WHAT YOU NEED TO DO: Please write out each entry exactly as it appears.

DATA:

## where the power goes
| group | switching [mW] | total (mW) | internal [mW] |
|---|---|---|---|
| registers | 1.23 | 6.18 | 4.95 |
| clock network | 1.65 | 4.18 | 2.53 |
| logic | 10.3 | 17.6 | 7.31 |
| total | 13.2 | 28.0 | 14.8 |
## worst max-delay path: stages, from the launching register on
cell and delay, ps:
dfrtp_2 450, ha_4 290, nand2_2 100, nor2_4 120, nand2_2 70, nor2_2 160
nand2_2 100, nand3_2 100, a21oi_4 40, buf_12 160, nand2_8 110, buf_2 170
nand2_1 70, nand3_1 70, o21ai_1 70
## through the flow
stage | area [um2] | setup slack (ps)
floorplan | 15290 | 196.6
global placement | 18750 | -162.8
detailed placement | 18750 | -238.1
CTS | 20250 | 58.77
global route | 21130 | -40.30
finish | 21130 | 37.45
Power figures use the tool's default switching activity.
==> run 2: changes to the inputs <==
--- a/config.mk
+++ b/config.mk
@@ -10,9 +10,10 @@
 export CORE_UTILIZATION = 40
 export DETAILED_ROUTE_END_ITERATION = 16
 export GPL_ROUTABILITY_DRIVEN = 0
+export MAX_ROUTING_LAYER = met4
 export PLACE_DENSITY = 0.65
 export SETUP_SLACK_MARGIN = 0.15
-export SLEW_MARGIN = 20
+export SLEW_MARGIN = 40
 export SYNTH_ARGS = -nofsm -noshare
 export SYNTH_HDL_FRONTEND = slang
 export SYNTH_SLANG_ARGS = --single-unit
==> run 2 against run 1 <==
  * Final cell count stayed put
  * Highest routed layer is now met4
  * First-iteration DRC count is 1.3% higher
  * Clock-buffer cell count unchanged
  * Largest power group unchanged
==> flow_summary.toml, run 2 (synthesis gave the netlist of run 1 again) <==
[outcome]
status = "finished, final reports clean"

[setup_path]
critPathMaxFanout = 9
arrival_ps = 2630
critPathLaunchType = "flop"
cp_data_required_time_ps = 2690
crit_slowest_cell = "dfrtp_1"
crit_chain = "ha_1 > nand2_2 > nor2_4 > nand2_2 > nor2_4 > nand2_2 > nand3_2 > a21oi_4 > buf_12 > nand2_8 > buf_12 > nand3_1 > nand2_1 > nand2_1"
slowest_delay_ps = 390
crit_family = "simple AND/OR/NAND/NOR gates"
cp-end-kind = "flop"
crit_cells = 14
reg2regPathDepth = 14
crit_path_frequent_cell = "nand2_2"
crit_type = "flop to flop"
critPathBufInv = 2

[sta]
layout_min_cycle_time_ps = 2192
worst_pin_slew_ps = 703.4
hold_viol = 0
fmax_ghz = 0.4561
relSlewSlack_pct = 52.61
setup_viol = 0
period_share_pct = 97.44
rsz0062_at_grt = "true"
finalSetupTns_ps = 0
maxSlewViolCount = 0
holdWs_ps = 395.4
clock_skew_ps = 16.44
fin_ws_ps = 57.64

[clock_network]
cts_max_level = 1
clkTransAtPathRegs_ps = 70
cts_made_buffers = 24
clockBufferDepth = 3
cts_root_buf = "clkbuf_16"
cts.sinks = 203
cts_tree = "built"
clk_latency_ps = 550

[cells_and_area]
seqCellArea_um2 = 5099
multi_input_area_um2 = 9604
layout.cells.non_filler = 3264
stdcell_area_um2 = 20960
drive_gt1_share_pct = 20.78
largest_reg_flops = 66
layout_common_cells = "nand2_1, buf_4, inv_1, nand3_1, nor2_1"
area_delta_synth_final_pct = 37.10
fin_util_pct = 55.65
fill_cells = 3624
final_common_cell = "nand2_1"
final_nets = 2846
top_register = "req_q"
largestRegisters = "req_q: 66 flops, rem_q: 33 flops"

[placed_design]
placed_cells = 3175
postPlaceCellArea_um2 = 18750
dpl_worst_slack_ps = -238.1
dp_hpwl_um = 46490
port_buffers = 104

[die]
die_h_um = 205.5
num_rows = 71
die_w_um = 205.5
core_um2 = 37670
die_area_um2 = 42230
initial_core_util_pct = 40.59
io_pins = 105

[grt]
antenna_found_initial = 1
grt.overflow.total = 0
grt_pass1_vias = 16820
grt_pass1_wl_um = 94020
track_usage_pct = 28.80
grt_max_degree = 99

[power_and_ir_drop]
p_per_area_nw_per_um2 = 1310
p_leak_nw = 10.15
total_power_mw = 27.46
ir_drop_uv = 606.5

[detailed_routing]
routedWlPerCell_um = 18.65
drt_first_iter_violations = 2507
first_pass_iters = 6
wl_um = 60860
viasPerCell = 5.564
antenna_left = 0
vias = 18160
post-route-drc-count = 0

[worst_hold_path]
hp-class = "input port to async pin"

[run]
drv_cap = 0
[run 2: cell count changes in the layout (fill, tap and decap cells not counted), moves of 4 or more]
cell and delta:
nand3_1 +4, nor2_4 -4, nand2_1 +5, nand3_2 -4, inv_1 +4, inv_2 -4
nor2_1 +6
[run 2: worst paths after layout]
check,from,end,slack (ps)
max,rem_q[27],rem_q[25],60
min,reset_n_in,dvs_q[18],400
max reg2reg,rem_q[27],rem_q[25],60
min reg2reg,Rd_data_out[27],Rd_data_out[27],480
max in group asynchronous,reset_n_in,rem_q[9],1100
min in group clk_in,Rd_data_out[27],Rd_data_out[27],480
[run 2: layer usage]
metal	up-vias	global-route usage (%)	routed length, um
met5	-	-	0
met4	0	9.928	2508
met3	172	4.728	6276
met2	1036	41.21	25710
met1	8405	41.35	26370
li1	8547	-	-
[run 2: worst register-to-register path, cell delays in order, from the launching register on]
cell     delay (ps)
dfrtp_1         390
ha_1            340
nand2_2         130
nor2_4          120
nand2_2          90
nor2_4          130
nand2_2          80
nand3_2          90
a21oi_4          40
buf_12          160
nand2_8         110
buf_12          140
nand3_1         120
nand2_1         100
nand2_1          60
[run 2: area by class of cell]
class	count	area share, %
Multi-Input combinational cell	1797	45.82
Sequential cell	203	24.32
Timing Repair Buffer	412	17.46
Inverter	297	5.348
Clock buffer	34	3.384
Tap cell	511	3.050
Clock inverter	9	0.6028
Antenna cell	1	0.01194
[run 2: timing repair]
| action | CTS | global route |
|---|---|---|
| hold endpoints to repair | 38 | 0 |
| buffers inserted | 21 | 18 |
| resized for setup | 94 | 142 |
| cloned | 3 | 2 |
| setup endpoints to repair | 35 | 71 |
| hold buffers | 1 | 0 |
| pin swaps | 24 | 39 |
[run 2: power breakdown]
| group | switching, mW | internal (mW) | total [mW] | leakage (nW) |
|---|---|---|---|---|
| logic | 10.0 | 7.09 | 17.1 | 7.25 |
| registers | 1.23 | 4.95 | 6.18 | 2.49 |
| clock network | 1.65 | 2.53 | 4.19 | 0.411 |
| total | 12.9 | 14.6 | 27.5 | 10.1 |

YOUR SOLUTION:
## where the power goes
| group | switching [mW] | total (mW) | internal [mW] |
|---|---|---|---|
| registers | 1.23 | 6.18 | 4.95 |
| clock network | 1.65 | 4.18 | 2.53 |
| logic | 10.3 | 17.6 | 7.31 |
| total | 13.2 | 28.0 | 14.8 |
## worst max-delay path: stages, from the launching register on
cell and delay, ps:
dfrtp_2 450, ha_4 290, nand2_2 100, nor2_4 120, nand2_2 70, nor2_2 160
nand2_2 100, nand3_2 100, a21oi_4 40, buf_12 160, nand2_8 110, buf_2 170
nand2_1 70, nand3_1 70, o21ai_1 70
## through the flow
stage | area [um2] | setup slack (ps)
floorplan | 15290 | 196.6
global placement | 18750 | -162.8
detailed placement | 18750 | -238.1
CTS | 20250 | 58.77
global route | 21130 | -40.30
finish | 21130 | 37.45
Power figures use the tool's default switching activity.
==> run 2: changes to the inputs <==
--- a/config.mk
+++ b/config.mk
@@ -10,9 +10,10 @@
 export CORE_UTILIZATION = 40
 export DETAILED_ROUTE_END_ITERATION = 16
 export GPL_ROUTABILITY_DRIVEN = 0
+export MAX_ROUTING_LAYER = met4
 export PLACE_DENSITY = 0.65
 export SETUP_SLACK_MARGIN = 0.15
-export SLEW_MARGIN = 20
+export SLEW_MARGIN = 40
 export SYNTH_ARGS = -nofsm -noshare
 export SYNTH_HDL_FRONTEND = slang
 export SYNTH_SLANG_ARGS = --single-unit
==> run 2 against run 1 <==
  * Final cell count stayed put
  * Highest routed layer is now met4
  * First-iteration DRC count is 1.3% higher
  * Clock-buffer cell count unchanged
  * Largest power group unchanged
==> flow_summary.toml, run 2 (synthesis gave the netlist of run 1 again) <==
[outcome]
status = "finished, final reports clean"

[setup_path]
critPathMaxFanout = 9
arrival_ps = 2630
critPathLaunchType = "flop"
cp_data_required_time_ps = 2690
crit_slowest_cell = "dfrtp_1"
crit_chain = "ha_1 > nand2_2 > nor2_4 > nand2_2 > nor2_4 > nand2_2 > nand3_2 > a21oi_4 > buf_12 > nand2_8 > buf_12 > nand3_1 > nand2_1 > nand2_1"
slowest_delay_ps = 390
crit_family = "simple AND/OR/NAND/NOR gates"
cp-end-kind = "flop"
crit_cells = 14
reg2regPathDepth = 14
crit_path_frequent_cell = "nand2_2"
crit_type = "flop to flop"
critPathBufInv = 2

[sta]
layout_min_cycle_time_ps = 2192
worst_pin_slew_ps = 703.4
hold_viol = 0
fmax_ghz = 0.4561
relSlewSlack_pct = 52.61
setup_viol = 0
period_share_pct = 97.44
rsz0062_at_grt = "true"
finalSetupTns_ps = 0
maxSlewViolCount = 0
holdWs_ps = 395.4
clock_skew_ps = 16.44
fin_ws_ps = 57.64

[clock_network]
cts_max_level = 1
clkTransAtPathRegs_ps = 70
cts_made_buffers = 24
clockBufferDepth = 3
cts_root_buf = "clkbuf_16"
cts.sinks = 203
cts_tree = "built"
clk_latency_ps = 550

[cells_and_area]
seqCellArea_um2 = 5099
multi_input_area_um2 = 9604
layout.cells.non_filler = 3264
stdcell_area_um2 = 20960
drive_gt1_share_pct = 20.78
largest_reg_flops = 66
layout_common_cells = "nand2_1, buf_4, inv_1, nand3_1, nor2_1"
area_delta_synth_final_pct = 37.10
fin_util_pct = 55.65
fill_cells = 3624
final_common_cell = "nand2_1"
final_nets = 2846
top_register = "req_q"
largestRegisters = "req_q: 66 flops, rem_q: 33 flops"

[placed_design]
placed_cells = 3175
postPlaceCellArea_um2 = 18750
dpl_worst_slack_ps = -238.1
dp_hpwl_um = 46490
port_buffers = 104

[die]
die_h_um = 205.5
num_rows = 71
die_w_um = 205.5
core_um2 = 37670
die_area_um2 = 42230
initial_core_util_pct = 40.59
io_pins = 105

[grt]
antenna_found_initial = 1
grt.overflow.total = 0
grt_pass1_vias = 16820
grt_pass1_wl_um = 94020
track_usage_pct = 28.80
grt_max_degree = 99

[power_and_ir_drop]
p_per_area_nw_per_um2 = 1310
p_leak_nw = 10.15
total_power_mw = 27.46
ir_drop_uv = 606.5

[detailed_routing]
routedWlPerCell_um = 18.65
drt_first_iter_violations = 2507
first_pass_iters = 6
wl_um = 60860
viasPerCell = 5.564
antenna_left = 0
vias = 18160
post-route-drc-count = 0

[worst_hold_path]
hp-class = "input port to async pin"

[run]
drv_cap = 0
[run 2: cell count changes in the layout (fill, tap and decap cells not counted), moves of 4 or more]
cell and delta:
nand3_1 +4, nor2_4 -4, nand2_1 +5, nand3_2 -4, inv_1 +4, inv_2 -4
nor2_1 +6
[run 2: worst paths after layout]
check,from,end,slack (ps)
max,rem_q[27],rem_q[25],60
min,reset_n_in,dvs_q[18],400
max reg2reg,rem_q[27],rem_q[25],60
min reg2reg,Rd_data_out[27],Rd_data_out[27],480
max in group asynchronous,reset_n_in,rem_q[9],1100
min in group clk_in,Rd_data_out[27],Rd_data_out[27],480
[run 2: layer usage]
metal	up-vias	global-route usage (%)	routed length, um
met5	-	-	0
met4	0	9.928	2508
met3	172	4.728	6276
met2	1036	41.21	25710
met1	8405	41.35	26370
li1	8547	-	-
[run 2: worst register-to-register path, cell delays in order, from the launching register on]
cell     delay (ps)
dfrtp_1         390
ha_1            340
nand2_2         130
nor2_4          120
nand2_2          90
nor2_4          130
nand2_2          80
nand3_2          90
a21oi_4          40
buf_12          160
nand2_8         110
buf_12          140
nand3_1         120
nand2_1         100
nand2_1          60
[run 2: area by class of cell]
class	count	area share, %
Multi-Input combinational cell	1797	45.82
Sequential cell	203	24.32
Timing Repair Buffer	412	17.46
Inverter	297	5.348
Clock buffer	34	3.384
Tap cell	511	3.050
Clock inverter	9	0.6028
Antenna cell	1	0.01194
[run 2: timing repair]
| action | CTS | global route |
|---|---|---|
| hold endpoints to repair | 38 | 0 |
| buffers inserted | 21 | 18 |
| resized for setup | 94 | 142 |
| cloned | 3 | 2 |
| setup endpoints to repair | 35 | 71 |
| hold buffers | 1 | 0 |
| pin swaps | 24 | 39 |
[run 2: power breakdown]
| group | switching, mW | internal (mW) | total [mW] | leakage (nW) |
|---|---|---|---|---|
| logic | 10.0 | 7.09 | 17.1 | 7.25 |
| registers | 1.23 | 4.95 | 6.18 | 2.49 |
| clock network | 1.65 | 2.53 | 4.19 | 0.411 |
| total | 12.9 | 14.6 | 27.5 | 10.1 |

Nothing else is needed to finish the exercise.